■ **EXERCISE REQUIREMENTS**
Exactly the lines from the first line of the listing through the line containing "signals of alu_issue." should appear in the output, unchanged.

■ **MATERIAL FOR THE TASK**
BEGIN

===== config.mk =====
export PLATFORM = sky130hd
export DESIGN_NAME = fpnew_issue_rob
export DESIGN_NICKNAME = d
export VERILOG_FILES = /design/src/rtl/fpnew_issue_rob.sv
export SDC_FILE = /design/constraint.sdc
export NUM_CORES = 1
export LEC_CHECK = 0
export ABC_AREA = 1
export CAP_MARGIN = 0
export CELL_PAD_IN_SITES_DETAIL_PLACEMENT = 0
export CELL_PAD_IN_SITES_GLOBAL_PLACEMENT = 1
export CORE_MARGIN = 1
export CORE_UTILIZATION = 36
export DETAILED_ROUTE_END_ITERATION = 10
export PLACE_DENSITY = 0.81
export SYNTH_ARGS = -nofsm -noshare
export SYNTH_HDL_FRONTEND = slang
export SYNTH_SLANG_ARGS = --single-unit
export TNS_END_PERCENT = 30

===== constraint.sdc =====
create_clock -name clk_i -period 3.3 [get_ports clk_i]
set_input_delay 0.33 -clock clk_i [delete_from_list [all_inputs] [get_ports clk_i]]
set_output_delay 0.33 -clock clk_i [all_outputs]
set_load 0.005 [all_outputs]
File: src/rtl/seq_divider_if.sv
// Operand/result bundle for seq_divider: start request with operands, and the
// registered quotient, remainder and status flags coming back.
interface seq_divider_if;
    logic       start;
    logic [5:0] N;
    logic [2:0] D;
    logic [5:0] Q;
    logic [2:0] R;
    logic       busy;
    logic       done;
    logic       dbz;

    modport master (
        output start, N, D,
        input  Q, R, busy, done, dbz
    );

    modport slave (
        input  start, N, D,
        output Q, R, busy, done, dbz
    );
endinterface
File: src/rtl/alu_issue_if.sv
// Purpose: bundles instruction input, ALU operand output, writeback and branch signals of alu_issue.
// Latency: n/a (wiring only).
// Backpressure: inst_valid_i/inst_ready_o handshake; ALU and writeback side are not backpressured.
// Modports: slave = issue stage, master = surrounding pipeline / testbench.
interface alu_issue_if;
   logic        flush_i;
   logic [31:0] inst_i;
   logic        inst_valid_i;
   logic        inst_ready_o;
   logic [31:0] a_o;
   logic [31:0] b_o;
   logic [6:0]  opc_o;
   logic [4:0]  dest_o;
   logic        bank_o;
   logic        valid_o;
   logic        wb_reg_wen_i;
   logic        wb_valid_i;
   logic [31:0] wb_result_i;
   logic [4:0]  wb_dest_i;
   logic        wb_bank_i;
   logic        wb_branch_exec_i;
   logic        wb_branch_taken_i;
   logic        br_resolved_o;
   logic        br_taken_o;

   modport slave (
      input  flush_i, inst_i, inst_valid_i,
      input  wb_reg_wen_i, wb_valid_i, wb_result_i, wb_dest_i, wb_bank_i,
      input  wb_branch_exec_i, wb_branch_taken_i,
      output inst_ready_o, a_o, b_o, opc_o, dest_o, bank_o, valid_o,
      output br_resolved_o, br_taken_o
   );

   modport master (
      output flush_i, inst_i, inst_valid_i,
      output wb_reg_wen_i, wb_valid_i, wb_result_i, wb_dest_i, wb_bank_i,
      output wb_branch_exec_i, wb_branch_taken_i,
      input  inst_ready_o, a_o, b_o, opc_o, dest_o, bank_o, valid_o,
      input  br_resolved_o, br_taken_o
   );
endinterface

END

■ **FINISHED TASK**
===== config.mk =====
export PLATFORM = sky130hd
export DESIGN_NAME = fpnew_issue_rob
export DESIGN_NICKNAME = d
export VERILOG_FILES = /design/src/rtl/fpnew_issue_rob.sv
export SDC_FILE = /design/constraint.sdc
export NUM_CORES = 1
export LEC_CHECK = 0
export ABC_AREA = 1
export CAP_MARGIN = 0
export CELL_PAD_IN_SITES_DETAIL_PLACEMENT = 0
export CELL_PAD_IN_SITES_GLOBAL_PLACEMENT = 1
export CORE_MARGIN = 1
export CORE_UTILIZATION = 36
export DETAILED_ROUTE_END_ITERATION = 10
export PLACE_DENSITY = 0.81
export SYNTH_ARGS = -nofsm -noshare
export SYNTH_HDL_FRONTEND = slang
export SYNTH_SLANG_ARGS = --single-unit
export TNS_END_PERCENT = 30

===== constraint.sdc =====
create_clock -name clk_i -period 3.3 [get_ports clk_i]
set_input_delay 0.33 -clock clk_i [delete_from_list [all_inputs] [get_ports clk_i]]
set_output_delay 0.33 -clock clk_i [all_outputs]
set_load 0.005 [all_outputs]
File: src/rtl/seq_divider_if.sv
// Operand/result bundle for seq_divider: start request with operands, and the
// registered quotient, remainder and status flags coming back.
interface seq_divider_if;
    logic       start;
    logic [5:0] N;
    logic [2:0] D;
    logic [5:0] Q;
    logic [2:0] R;
    logic       busy;
    logic       done;
    logic       dbz;

    modport master (
        output start, N, D,
        input  Q, R, busy, done, dbz
    );

    modport slave (
        input  start, N, D,
        output Q, R, busy, done, dbz
    );
endinterface
File: src/rtl/alu_issue_if.sv
// Purpose: bundles instruction input, ALU operand output, writeback and branch signals of alu_issue.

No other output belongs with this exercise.